Otterly is the better recurring seat because the cost is flat and predictable, it covers the engines that matter (ChatGPT, Perplexity, Google AI Overviews, Gemini), and it includes share-of-voice and hallucination flagging, which is exactly what would have caught the false "EverCred is Modio" answer. gumshoe.ai (the tool you surfaced) is genuinely strong, in some ways the best for a deep audit, but its usage-based pricing gets unpredictable at a weekly monitoring cadence, so I would use its free mode for the periodic deep dive rather than put it on the always-on seat. This is the same split I described on our last call: a low-cost tool for ongoing visibility, gumshoe for the deeper reports as needed.
These are the tools that actually do the job this audit measures (track where EverCred shows up across the AI engines). Two of them, GumShoe and Larka, are from your sheet.

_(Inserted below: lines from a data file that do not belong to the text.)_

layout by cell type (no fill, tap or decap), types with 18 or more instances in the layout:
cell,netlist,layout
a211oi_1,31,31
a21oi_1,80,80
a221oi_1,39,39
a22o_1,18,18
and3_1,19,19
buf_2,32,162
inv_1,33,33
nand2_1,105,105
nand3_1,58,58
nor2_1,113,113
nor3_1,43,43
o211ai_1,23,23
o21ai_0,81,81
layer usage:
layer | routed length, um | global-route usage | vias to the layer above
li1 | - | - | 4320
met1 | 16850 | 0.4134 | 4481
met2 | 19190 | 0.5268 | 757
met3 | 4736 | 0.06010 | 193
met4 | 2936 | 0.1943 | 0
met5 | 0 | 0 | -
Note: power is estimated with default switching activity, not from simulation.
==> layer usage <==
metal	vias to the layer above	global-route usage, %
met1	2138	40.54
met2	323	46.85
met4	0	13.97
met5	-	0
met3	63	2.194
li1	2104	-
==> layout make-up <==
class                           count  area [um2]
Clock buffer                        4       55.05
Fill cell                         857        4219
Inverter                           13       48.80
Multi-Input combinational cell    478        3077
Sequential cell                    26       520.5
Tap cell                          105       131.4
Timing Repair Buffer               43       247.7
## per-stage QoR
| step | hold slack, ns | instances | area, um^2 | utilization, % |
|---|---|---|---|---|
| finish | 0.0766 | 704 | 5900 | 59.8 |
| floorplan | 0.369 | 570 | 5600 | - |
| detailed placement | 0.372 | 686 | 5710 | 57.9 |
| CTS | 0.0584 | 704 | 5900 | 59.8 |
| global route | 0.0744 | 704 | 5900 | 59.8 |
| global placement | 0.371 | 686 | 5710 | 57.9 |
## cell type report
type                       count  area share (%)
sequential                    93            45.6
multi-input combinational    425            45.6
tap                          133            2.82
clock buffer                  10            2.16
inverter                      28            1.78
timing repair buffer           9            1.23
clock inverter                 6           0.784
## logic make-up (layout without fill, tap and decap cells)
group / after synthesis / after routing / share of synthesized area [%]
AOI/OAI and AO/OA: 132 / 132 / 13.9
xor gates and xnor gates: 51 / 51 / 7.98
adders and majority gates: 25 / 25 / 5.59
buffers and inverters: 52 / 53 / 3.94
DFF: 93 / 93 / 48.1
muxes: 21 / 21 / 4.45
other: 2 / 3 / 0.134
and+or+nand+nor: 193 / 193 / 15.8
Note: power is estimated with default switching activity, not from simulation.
$ cat src/rtl/trapezoidal_motion_profile_macros.svh
// assertion macros for the motion profile block
`ifndef TRAPEZOIDAL_MOTION_PROFILE_MACROS_SVH
`define TRAPEZOIDAL_MOTION_PROFILE_MACROS_SVH
`ifndef NO_ASSERTIONS
`define TMP_ASSERT(label, clk, rst_n, prop, msg) \
  label: assert property (@(posedge clk) disable iff (!rst_n) (prop)) else $error(msg);
`define TMP_ASSERT_NEXT(label, clk, rst_n, pre, post, msg) \
  label: assert property (@(posedge clk) disable iff (!rst_n) (pre) |=> (post)) else $error(msg);
`else
`define TMP_ASSERT(label, clk, rst_n, prop, msg)
`define TMP_ASSERT_NEXT(label, clk, rst_n, pre, post, msg)
`endif
`endif

$ cat src/rtl/tmp_pkg.sv
package tmp_pkg;

  localparam int unsigned W = 64;
  localparam logic signed [W-1:0] SMAX = {1'b0, {(W-1){1'b1}}};
  localparam logic signed [W-1:0] SMIN = {1'b1, {(W-1){1'b0}}};
  localparam logic signed [W-1:0] THRESH = 64'sd42949673;

  localparam logic [62:0] MAX_SPEED_RST = 63'd42949672960;
  localparam logic [62:0] MAX_ACCEL_RST = 63'd214748364800;
  localparam logic [32:0] PERIOD_RST = 33'd429497;

  localparam logic [1:0] REG_MAX_SPEED = 2'd0;
  localparam logic [1:0] REG_MAX_ACCEL = 2'd1;
  localparam logic [1:0] REG_PERIOD = 2'd2;

  // datapath micro-operations
  typedef enum logic [4:0] {
    OP_NOP,
    OP_LOAD,      // latch word, apply abort
    OP_TA_DIV,    // ta = vmax / amax
    OP_TA_SQ,     // tmp = ta*ta
    OP_RAMP,      // ramp = amax*tmp / 2
    OP_START,     // start test and setup
    OP_CT_DIV,    // cruise_time division
    OP_SHAPE,     // choose trapezoid or roof
    OP_ROOF_DIV,  // tmp = dmul(req-meas) / amax
    OP_ROOF_SQRT, // total = 2*sqrt(tmp)
    OP_TICK,      // advance time, pick phase
    OP_SPD_MUL,   // speed update
    OP_POS_MUL,   // position update
    OP_FINISH     // clamps, end test, output
  } op_e;

  typedef enum logic [3:0] {
    S_IDLE, S_LOAD, S_TA, S_TA_SQ, S_RAMP, S_START, S_CT, S_SHAPE,
    S_ROOF_DIV, S_ROOF_SQRT, S_TICK, S_SPD, S_POS, S_FINISH, S_OUT
  } state_e;

  typedef struct packed {
    op_e  op;
    logic go;   // start of a multicycle unit
  } cmd_t;

  typedef struct packed {
    logic busy;
    logic need_start; // elapsed time zero
  } stat_t;

  function automatic logic signed [W-1:0] sadd(logic signed [W-1:0] a,
                                               logic signed [W-1:0] b);
    logic signed [W-1:0] s;
    s = a + b;
    if (a[W-1] == b[W-1] && s[W-1] != a[W-1]) s = a[W-1] ? SMIN : SMAX;
    return s;
  endfunction

  function automatic logic signed [W-1:0] sneg(logic signed [W-1:0] a);
    return (a == SMIN) ? SMAX : -a;
  endfunction

  function automatic logic signed [W-1:0] ssub(logic signed [W-1:0] a,
                                               logic signed [W-1:0] b);
    logic signed [W-1:0] s;
    s = a - b;
    if (a[W-1] != b[W-1] && s[W-1] != a[W-1]) s = a[W-1] ? SMIN : SMAX;
    return s;
  endfunction

  function automatic logic [W-1:0] mag(logic signed [W-1:0] a);
    return a[W-1] ? (~a + 64'd1) : a;
  endfunction

  function automatic logic signed [W-1:0] from_mag(logic [W-1:0] m, logic neg,
                                                   logic over);
    logic signed [W-1:0] r;
    if (neg) r = (over || m[W-1]) ? SMIN : -m;
    else r = (over || m[W-1]) ? SMAX : m;
    return r;
  endfunction

endpackage

$ cat src/rtl/tmp_ctrl.sv
module tmp_ctrl
  import tmp_pkg::*;
(
  input  logic   clk_i,
  input  logic   rst_ni,
  input  logic   in_valid_i,
  output logic   in_ready_o,
  output logic   out_valid_o,
  input  logic   out_ready_i,
  input  stat_t  stat_i,
  output cmd_t   cmd_o,
  output state_e state_o
);
  state_e state_q, state_d;
  logic   go_q, go_d;   // first cycle in a unit state launches the unit
  logic   rslt_q, rslt_d;
  logic   start_ok;

  assign start_ok = stat_i.need_start;

  always_comb begin
    state_d = state_q;
    go_d = 1'b0;
    rslt_d = rslt_q;
    if (rslt_q && out_ready_i) rslt_d = 1'b0;
    unique case (state_q)
      S_IDLE:   if (in_valid_i && !rslt_q) state_d = S_LOAD;
      S_LOAD:   begin state_d = S_TA; go_d = 1'b1; end
      S_TA:     if (!go_q && !stat_i.busy) begin state_d = S_TA_SQ; go_d = 1'b1; end
      S_TA_SQ:  if (!go_q && !stat_i.busy) begin state_d = S_RAMP; go_d = 1'b1; end
      S_RAMP:   if (!go_q && !stat_i.busy) state_d = S_START;
      S_START:  if (start_ok) begin state_d = S_CT; go_d = 1'b1; end
                else state_d = S_TICK;
      S_CT:     if (!go_q && !stat_i.busy) state_d = S_SHAPE;
      S_SHAPE:  begin state_d = S_ROOF_DIV; go_d = 1'b1; end
      S_ROOF_DIV:  if (!go_q && !stat_i.busy) begin
                     state_d = S_ROOF_SQRT; go_d = 1'b1;
                   end
      S_ROOF_SQRT: if (!go_q && !stat_i.busy) state_d = S_TICK;
      S_TICK:   begin state_d = S_SPD; go_d = 1'b1; end
      S_SPD:    if (!go_q && !stat_i.busy) begin state_d = S_POS; go_d = 1'b1; end
      S_POS:    if (!go_q && !stat_i.busy) state_d = S_FINISH;
      S_FINISH: state_d = S_OUT;
      S_OUT:    begin state_d = S_IDLE; rslt_d = 1'b1; end
      default:  state_d = S_IDLE;
    endcase
  end

  // the roof steps run on every word that takes the setup path and only set the total when the shape is a roof
  always_comb begin
    cmd_o.op = OP_NOP;
    cmd_o.go = go_q;
    unique case (state_q)
      // the word is latched at its accepting edge
      S_IDLE:      if (in_valid_i && !rslt_q) cmd_o.op = OP_LOAD;
      S_TA:        cmd_o.op = OP_TA_DIV;
      S_TA_SQ:     cmd_o.op = OP_TA_SQ;
      S_RAMP:      cmd_o.op = OP_RAMP;
      S_START:     cmd_o.op = OP_START;
      S_CT:        cmd_o.op = OP_CT_DIV;
      S_SHAPE:     cmd_o.op = OP_SHAPE;
      S_ROOF_DIV:  cmd_o.op = OP_ROOF_DIV;
      S_ROOF_SQRT: cmd_o.op = OP_ROOF_SQRT;
      S_TICK:      cmd_o.op = OP_TICK;
      S_SPD:       cmd_o.op = OP_SPD_MUL;
      S_POS:       cmd_o.op = OP_POS_MUL;
      S_FINISH:    cmd_o.op = OP_FINISH;
      default:     cmd_o.op = OP_NOP;
    endcase
    if (!(!go_q && !stat_i.busy) && state_q != S_LOAD && state_q != S_START &&
        state_q != S_SHAPE && state_q != S_TICK && state_q != S_FINISH)
      cmd_o.op = go_q ? cmd_o.op : OP_NOP;
    in_ready_o = (state_q == S_IDLE) && !rslt_q;
    out_valid_o = rslt_q;
  end

  always_ff @(posedge clk_i or negedge rst_ni) begin
    if (!rst_ni) begin
      state_q <= S_IDLE;
      go_q <= 1'b0;
      rslt_q <= 1'b0;
    end else begin
      state_q <= state_d;
      go_q <= go_d;
      rslt_q <= rslt_d;
    end
  end

  assign state_o = state_q;
endmodule

$ cat config.mk
export PLATFORM = sky130hd
export DESIGN_NAME = tmp_ctrl
export DESIGN_NICKNAME = d
export VERILOG_FILES = /design/src/rtl/trapezoidal_motion_profile_macros.svh /design/src/rtl/tmp_pkg.sv /design/src/rtl/tmp_ctrl.sv
export SDC_FILE = /design/constraint.sdc
export NUM_CORES = 1
export LEC_CHECK = 0
export BUFFER_PORTS_ARGS = -buffer_cell sky130_fd_sc_hd__buf_2
export CORE_AREA = 2 2 39 41
export CTS_CLUSTER_SIZE = 28
export DETAILED_ROUTE_END_ITERATION = 12
export DIE_AREA = 0 0 41 43
export GPL_TIMING_DRIVEN = 0
export PLACE_DENSITY = 0.66
export SYNTH_ARGS = -nofsm -noshare
export SYNTH_HDL_FRONTEND = slang
export SYNTH_SLANG_ARGS = --single-unit
$ cat constraint.sdc
create_clock -name clk_i -period 4.45 [get_ports clk_i]
set_input_delay 0.6675 -clock clk_i [delete_from_list [all_inputs] [get_ports clk_i]]
set_output_delay 0.6675 -clock clk_i [all_outputs]
set_load 0.03 [all_outputs]
`src/sv/pot_command_deadband_hysteresis_unit_defines.svh`:
```
// Assertion macros for the potentiometer command conditioner.
// Included by the top level; no other dependencies.
`ifndef POT_COMMAND_DEADBAND_HYSTERESIS_UNIT_DEFINES_SVH
`define POT_COMMAND_DEADBAND_HYSTERESIS_UNIT_DEFINES_SVH
`ifndef SYNTHESIS
// Same-cycle implication.
`define PCDH_ASSERT_IMP(label, clk, rst_n, ante, cons) \
  label: assert property (@(posedge clk) disable iff (!rst_n) (ante) |-> (cons)) \
    else $error("pcdh assertion failed");
// Next-cycle implication.
`define PCDH_ASSERT_NXT(label, clk, rst_n, ante, cons) \
  label: assert property (@(posedge clk) disable iff (!rst_n) (ante) |=> (cons)) \
    else $error("pcdh assertion failed");
`else
`define PCDH_ASSERT_IMP(label, clk, rst_n, ante, cons)
`define PCDH_ASSERT_NXT(label, clk, rst_n, ante, cons)
`endif
`endif

```
`src/sv/pcdh_pkg.sv`:
```
// Shared types and constants of the potentiometer command conditioner.
// No dependencies.
`default_nettype none
package pcdh_pkg;

  localparam int STEPS_PER_UNIT = 200;

  localparam int Q16_ONE    = 65536;
  localparam int IN_SCALE   = 16;
  localparam int MILLI      = 1000;
  localparam int HYST_WIDTH = 2;

  localparam int RAW_W   = 13;
  localparam int IN_TD_W = 16;
  localparam int OUT_W   = 9;
  localparam int OUT_TD_W = 16;
  localparam int DB_W    = 9;
  localparam int SAT_W   = 7;
  localparam int CFG_W   = 9;
  localparam int CFG_IDX_W = 1;

  localparam int DB_RESET  = 100;
  localparam int SAT_RESET = 20;

  // Magnitude of x = 1 - raw/4096 in Q16, at most 1.0.
  localparam int X_W    = 17;
  localparam int FRAC_W = 16;
  // Divider: numerator up to 65536*1000, divisor up to 1000.
  localparam int NUM_W  = 26;
  localparam int DEN_W  = 10;
  localparam int DENS_W = 12;
  localparam int CNT_W  = $clog2(NUM_W);

  localparam int STEP_W = $clog2(STEPS_PER_UNIT + 1);
  localparam int MAG_W  = STEP_W + 1;
  localparam int PROD_W = X_W + STEP_W;
  localparam int CMP_W  = 11;

  localparam int STEP_MAX     = 255;
  localparam int STEP_MIN_MAG = 256;

  localparam logic [CFG_IDX_W-1:0] CFG_DEAD_BAND  = 1'b0;
  localparam logic [CFG_IDX_W-1:0] CFG_SATURATION = 1'b1;

  typedef enum logic [1:0] {
    ST_IDLE,
    ST_DIV,
    ST_SCALE,
    ST_COMMIT
  } state_t;

  typedef struct packed {
    logic busy;
    logic done;
  } div_stat_t;

  typedef struct packed {
    logic             neg;
    logic [MAG_W-1:0] mag;
  } step_mag_t;

endpackage
`default_nettype wire

```
`src/sv/pcdh_serial_div.sv`:
```
// Bit-serial restoring divider, one quotient bit per cycle.
// Depends on pcdh_pkg.
`default_nettype none
module pcdh_serial_div
  import pcdh_pkg::*;
(
  input  wire logic             clk,
  input  wire logic             rst_n,
  input  wire logic             start,
  input  wire logic [NUM_W-1:0] num,
  input  wire logic [DEN_W-1:0] den,
  output logic      [NUM_W-1:0] quo,
  output div_stat_t             stat
);

  logic [DEN_W-1:0] rem_r, rem_nxt;
  logic [NUM_W-1:0] quo_r, quo_nxt;
  logic [DEN_W-1:0] den_r;
  logic [CNT_W-1:0] cnt_r;
  logic             busy_r;
  logic [DEN_W:0]   shifted;
  logic [DEN_W:0]   trial;
  logic             fits;
  logic             last;

  assign shifted = {rem_r, quo_r[NUM_W-1]};
  assign trial   = shifted - {1'b0, den_r};
  assign fits    = shifted >= {1'b0, den_r};
  assign last    = busy_r && (cnt_r == CNT_W'(NUM_W - 1));

  always_comb begin
    rem_nxt = fits ? trial[DEN_W-1:0] : shifted[DEN_W-1:0];
    quo_nxt = {quo_r[NUM_W-2:0], fits};
  end

  always_ff @(posedge clk) begin
    if (!rst_n) begin
      busy_r <= 1'b0;
      cnt_r  <= '0;
    end else if (start) begin
      busy_r <= 1'b1;
      cnt_r  <= '0;
    end else if (busy_r) begin
      busy_r <= !last;
      cnt_r  <= cnt_r + 1'b1;
    end
  end

  always_ff @(posedge clk) begin
    if (start) begin
      rem_r <= '0;
      quo_r <= num;
      den_r <= den;
    end else if (busy_r) begin
      rem_r <= rem_nxt;
      quo_r <= quo_nxt;
    end
  end

  assign quo       = quo_r;
  assign stat.busy = busy_r;
  assign stat.done = last;

endmodule
`default_nettype wire

```
`src/sv/pcdh_shaper.sv`:
```
// Dead band removal, clamp to full scale and scaling into command steps.
// Depends on pcdh_pkg.
`default_nettype none
module pcdh_shaper
  import pcdh_pkg::*;
(
  input  wire logic [NUM_W-1:0] y_mag,
  input  wire logic [NUM_W-1:0] dbq,
  input  wire logic             neg,
  output step_mag_t             sm
);

  logic [NUM_W-1:0]  past_band;
  logic [X_W-1:0]    m_clamped;
  logic [PROD_W-1:0] prod;

  always_comb begin
    past_band = (y_mag < dbq) ? '0 : (y_mag - dbq);
    if (past_band > NUM_W'(Q16_ONE)) begin
      m_clamped = X_W'(Q16_ONE);
    end else begin
      m_clamped = past_band[X_W-1:0];
    end
  end

  assign prod   = PROD_W'(m_clamped) * PROD_W'(STEPS_PER_UNIT);
  assign sm.neg = neg;
  assign sm.mag = prod[PROD_W-1:FRAC_W];

endmodule
`default_nettype wire

```
`src/sv/pcdh_hyst.sv`:
```
// Step saturation, hysteresis against the held step, and held step update.
// Depends on pcdh_pkg.
`default_nettype none
module pcdh_hyst
  import pcdh_pkg::*;
(
  input  wire logic             clk,
  input  wire logic             rst_n,
  input  wire step_mag_t        sm,
  input  wire logic             commit,
  output logic      [OUT_W-1:0] step_out
);

  logic signed [OUT_W-1:0] held_r, held_nxt;
  logic        [CMP_W-1:0] mag_ext;
  logic        [OUT_W-1:0] mag_sat;
  logic signed [OUT_W-1:0] step_s;
  logic signed [OUT_W:0]   diff;
  logic        [OUT_W:0]   abs_diff;
  logic        [OUT_W-1:0] chosen;

  always_comb begin
    mag_ext = CMP_W'(sm.mag);
    if (sm.neg) begin
      mag_sat = (mag_ext > CMP_W'(STEP_MIN_MAG)) ? OUT_W'(STEP_MIN_MAG) : OUT_W'(mag_ext);
      step_s  = $signed(OUT_W'(~mag_sat + 1'b1));
    end else begin
      mag_sat = (mag_ext > CMP_W'(STEP_MAX)) ? OUT_W'(STEP_MAX) : OUT_W'(mag_ext);
      step_s  = $signed(mag_sat);
    end
    diff     = {held_r[OUT_W-1], held_r} - {step_s[OUT_W-1], step_s};
    abs_diff = diff[OUT_W] ? (~diff + 1'b1) : diff;
    chosen   = (abs_diff < (OUT_W+1)'(HYST_WIDTH)) ? held_r : step_s;
    // Round toward zero to an even step.
    if (chosen[OUT_W-1] && chosen[0]) begin
      held_nxt = $signed(chosen + 1'b1);
    end else begin
      held_nxt = $signed({chosen[OUT_W-1:1], 1'b0});
    end
  end

  always_ff @(posedge clk) begin
    if (!rst_n) begin
      held_r <= '0;
    end else if (commit) begin
      held_r <= held_nxt;
    end
  end

  assign step_out = chosen;

endmodule
`default_nettype wire

```
`src/sv/pot_command_deadband_hysteresis_unit.sv`:
```
// Potentiometer command conditioner: gain, dead band, clamp, 1/200 steps, hysteresis.
// Items are taken only in the idle state, once the previous item has been committed to
// the output register. Two 26-step bit-serial dividers form the gain quotient and the
// dead band threshold. Reset is synchronous, active low: clears control state,
// loads the dead band and saturation registers with 100 and 20, zeroes the held step.
// Depends on pcdh_pkg, pcdh_serial_div, pcdh_shaper, pcdh_hyst and the defines header.
`default_nettype none
`include "pot_command_deadband_hysteresis_unit_defines.svh"
module pot_command_deadband_hysteresis_unit
  import pcdh_pkg::*;
(
  input  wire logic                 clk,
  input  wire logic                 rst_n,
  // Input item
  input  wire logic                 in_tvalid,
  output logic                      in_tready,
  input  wire logic [IN_TD_W-1:0]   in_tdata,   // [12:0] raw_sum
  // Result item
  output logic                      out_tvalid,
  input  wire logic                 out_tready,
  output logic      [OUT_TD_W-1:0]  out_tdata,  // [8:0] command_step
  // Configuration writes
  input  wire logic                 cfg_we,
  input  wire logic [CFG_IDX_W-1:0] cfg_index,
  input  wire logic [CFG_W-1:0]     cfg_wdata
);

  // Configuration registers.
  logic [DB_W-1:0]  db_r;
  logic [SAT_W-1:0] sat_r;

  always_ff @(posedge clk) begin
    if (!rst_n) begin
      db_r  <= DB_W'(DB_RESET);
      sat_r <= SAT_W'(SAT_RESET);
    end else if (cfg_we) begin
      case (cfg_index)
        CFG_DEAD_BAND:  db_r  <= cfg_wdata[DB_W-1:0];
        CFG_SATURATION: sat_r <= cfg_wdata[SAT_W-1:0];
        default: ;
      endcase
    end
  end

  // Sequencer.
  state_t state_r, state_nxt;
  logic   div_start;
  logic   scale_en;
  logic   commit;
  logic   out_valid_r;
  logic   out_free;

  div_stat_t y_stat, db_stat;

  assign out_free = !out_valid_r || out_tready;

  always_comb begin
    state_nxt = state_r;
    case (state_r)
      ST_IDLE:   if (in_tvalid) state_nxt = ST_DIV;
      ST_DIV:    if (y_stat.done) state_nxt = ST_SCALE;
      ST_SCALE:  state_nxt = ST_COMMIT;
      ST_COMMIT: if (out_free) state_nxt = ST_IDLE;
      default:   state_nxt = ST_IDLE;
    endcase
  end

  always_comb begin
    in_tready = 1'b0;
    div_start = 1'b0;
    scale_en  = 1'b0;
    commit    = 1'b0;
    case (state_r)
      ST_IDLE: begin
        in_tready = 1'b1;
        div_start = in_tvalid;
      end
      ST_SCALE:  scale_en = 1'b1;
      ST_COMMIT: commit   = out_free;
      default: ;
    endcase
  end

  always_ff @(posedge clk) begin
    if (!rst_n) begin
      state_r <= ST_IDLE;
    end else begin
      state_r <= state_nxt;
    end
  end

  // Front end: x = 1 - raw/4096 as sign and Q16 magnitude, times 1000,
  // and the gain denominator, floored at one.
  logic [RAW_W-1:0]       raw;
  logic [X_W:0]           raw_q16;
  logic                   x_neg;
  logic [X_W:0]           x_mag_w;
  logic [NUM_W-1:0]       y_num;
  logic signed [DENS_W-1:0] den_s;
  logic [DEN_W-1:0]       den;
  logic [NUM_W-1:0]       db_num;
  logic                   x_neg_r;

  assign raw     = in_tdata[RAW_W-1:0];
  assign raw_q16 = (X_W+1)'(raw) * (X_W+1)'(IN_SCALE);
  assign x_neg   = raw_q16 > (X_W+1)'(Q16_ONE);

  always_comb begin
    if (x_neg) begin
      x_mag_w = raw_q16 - (X_W+1)'(Q16_ONE);
    end else begin
      x_mag_w = (X_W+1)'(Q16_ONE) - raw_q16;
    end
    den_s = $signed(DENS_W'(MILLI) - DENS_W'({db_r, 1'b0}) - DENS_W'({sat_r, 1'b0}));
    // Non-positive denominator: take one, the largest gain.
    if (den_s < $signed(DENS_W'(1))) begin
      den = DEN_W'(1);
    end else begin
      den = den_s[DEN_W-1:0];
    end
  end

  assign y_num  = NUM_W'(x_mag_w[X_W-1:0]) * NUM_W'(MILLI);
  // Dead band threshold in Q16, rounded to nearest.
  assign db_num = NUM_W'({db_r, FRAC_W'(0)}) + NUM_W'(MILLI / 2);

  always_ff @(posedge clk) begin
    if (div_start) begin
      x_neg_r <= x_neg;
    end
  end

  logic [NUM_W-1:0] y_mag;
  logic [NUM_W-1:0] dbq;

  pcdh_serial_div u_div_gain (
    .clk   (clk),
    .rst_n (rst_n),
    .start (div_start),
    .num   (y_num),
    .den   (den),
    .quo   (y_mag),
    .stat  (y_stat)
  );

  pcdh_serial_div u_div_band (
    .clk   (clk),
    .rst_n (rst_n),
    .start (div_start),
    .num   (db_num),
    .den   (DEN_W'(MILLI)),
    .quo   (dbq),
    .stat  (db_stat)
  );

  // Dead band, clamp and step scaling; hold the product-derived magnitude.
  step_mag_t sm_nxt, sm_r;

  pcdh_shaper u_shaper (
    .y_mag (y_mag),
    .dbq   (dbq),
    .neg   (x_neg_r),
    .sm    (sm_nxt)
  );

  always_ff @(posedge clk) begin
    if (scale_en) begin
      sm_r <= sm_nxt;
    end
  end

  // Hysteresis and output register.
  logic [OUT_W-1:0] step_out;
  logic [OUT_W-1:0] out_step_r;

  pcdh_hyst u_hyst (
    .clk      (clk),
    .rst_n    (rst_n),
    .sm       (sm_r),
    .commit   (commit),
    .step_out (step_out)
  );

  always_ff @(posedge clk) begin
    if (!rst_n) begin
      out_valid_r <= 1'b0;
    end else if (commit) begin
      out_valid_r <= 1'b1;
    end else if (out_tready) begin
      out_valid_r <= 1'b0;
    end
  end

  always_ff @(posedge clk) begin
    if (commit) begin
      out_step_r <= step_out;
    end
  end

  assign out_tvalid = out_valid_r;
  assign out_tdata  = OUT_TD_W'(out_step_r);

  // Checks.
  `PCDH_ASSERT_NXT(a_accept_starts_div, clk, rst_n, in_tvalid && in_tready, state_r == ST_DIV)
  `PCDH_ASSERT_IMP(a_done_in_div, clk, rst_n, y_stat.done || db_stat.done, state_r == ST_DIV)
  `PCDH_ASSERT_IMP(a_div_lockstep, clk, rst_n, state_r == ST_DIV, y_stat.busy && db_stat.busy)

endmodule
`default_nettype wire

```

| Tool | On your sheet? | Engines tracked | Cost (2026) | My call |
|---|---|---|---|---|
| Otterly.ai | No | ChatGPT, Perplexity, Google AI Overviews, Gemini, Copilot | Lite $29/mo, Standard $189/mo | Pick for the standing tracker. Lowest-risk entry, flat cost, share-of-voice, and hallucination flagging that catches the kind of "EverCred is Modio" error we found. |
| gumshoe.ai | Yes | 11 models incl. ChatGPT, Claude, Gemini, Perplexity, Google AI Overviews/AI Mode | Free to start; pay-per-audit ($49 to $99/audit); weekly monitoring roughly $60 to $224/mo | Keep for quarterly deep dives. Best methodology of the set (persona-based prompts fit our two-ICP play) and the widest model coverage. The catch is usage-based pricing scales unpredictably for always-on tracking, and no traffic attribution. |
| Larka | Yes | ChatGPT, Perplexity, Claude, Gemini | Not published; category sits roughly $20 to $199/mo | Valid same-lane alternative to Otterly. Tracks the right engines on real buyer questions. If you have a preference for it, the one thing I would confirm first is current price (not public) before choosing it over Otterly. |
| Peec AI | No | ChatGPT, Perplexity, Google AI Overviews, Claude, Gemini, Copilot | Starter about €89/mo, Pro €199/mo | Named upgrade path. If EverCred later wants richer citation analysis and Claude coverage on a flat plan, this is the step up from Otterly. |
Also considered and set aside for now: Profound ($99 to $399/mo, more than we need at this stage), Rankscale ($20 to $99/mo, narrower engine coverage), Scrunch AI ($300+/mo, enterprise). I can revisit any of these if priorities change.
Your sheet lists about a dozen platforms, but they do three different jobs. Sorting them this way is the fastest way to cut the noise, because only a couple are actually for tracking AI visibility:
So of the twelve platforms on your sheet, only two (GumShoe and Larka) belong in the tracking category at all. My recommendation keeps GumShoe in the mix for periodic deep dives and pairs it with a low-cost always-on monitor (Otterly, or Larka if you prefer it and the price checks out).
You said you want a closed loop: spend a little, but see that it is actually working, not spray and pray. That is exactly what the standing tracker is for. Each quarter I re-run this 16-question baseline and the tracker reports the number that matters: how often EverCred is recommended versus Modio, Medallion, and symplr. If that share is not climbing after the counter-moves in Section 5, we change the plan. You are not paying for a dashboard, you are paying for a scoreboard.